■ Given entries ■

Background: an optimization exercise with open tools, aiming at small area, a short achievable clock period and few clock cycles per item. Do not read the settings as production practice.
No functional check of the RTL was part of any run shown here.

==> flow/design.v, too long to show whole: its modules and the start of the top module <==
// module fan_speed_controller_top: 1167 lines
module fan_speed_controller_top (
    input  logic        i_clk,
    input  logic        i_rst_n,
    input  logic        psel,
    input  logic        penable,
    input  logic        pwrite,
    input  logic [4:0]  paddr,
    input  logic [31:0] pwdata,
    output logic [31:0] prdata,
    output logic        pready,
    input  logic        i_s_tvalid,
    output logic        o_s_tready,
    input  logic [23:0] i_s_tdata,
    output logic        o_m_tvalid,
    input  logic        i_m_tready,
    output logic [39:0] o_m_tdata
);
  // ...
==> flow/run.sh <==
#!/bin/bash
# synth_recipe.tcl (not shown) runs the flow's synth.tcl, then flattens the netlist and writes it again
# the make line also repeats each setting of config.mk as NAME=value (left out here)
make -C /OpenROAD-flow-scripts/flow DESIGN_CONFIG=/design/flow/config.mk WORK_HOME=/design/flow/orfs CLKGATE_MAP_FILE= SYNTH_SCRIPT=/design/flow/synth_recipe.tcl finish
==> flow/config.mk <==
export PLATFORM = sky130hd
export DESIGN_NAME = fan_speed_controller_top
export DESIGN_NICKNAME = fan_speed_controller_top
export VERILOG_FILES = /design/flow/design.v
export SDC_FILE = /design/flow/constraint.sdc
export NUM_CORES = 4
export LEC_CHECK = 0
export ABC_AREA = 1
export CAP_MARGIN = 20
export CORE_MARGIN = 2
export CORE_UTILIZATION = 40
export SETUP_SLACK_MARGIN = 4.5
export SLEW_MARGIN = 20
==> flow/constraint.sdc <==
create_clock -name core_clock -period 10.0 [get_ports {i_clk}]
set_input_delay 2.0000 -clock core_clock [delete_from_list [all_inputs] [get_ports {i_clk}]]
set_output_delay 2.0000 -clock core_clock [all_outputs]
set_load 0.01 [all_outputs]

■ Assignment ■
Return, without any change, only the lines from the one containing "export SLEW_MARGIN = 20" through the last line of the entries above.

■ Answer area ■
export SLEW_MARGIN = 20
==> flow/constraint.sdc <==
create_clock -name core_clock -period 10.0 [get_ports {i_clk}]
set_input_delay 2.0000 -clock core_clock [delete_from_list [all_inputs] [get_ports {i_clk}]]
set_output_delay 2.0000 -clock core_clock [all_outputs]
set_load 0.01 [all_outputs]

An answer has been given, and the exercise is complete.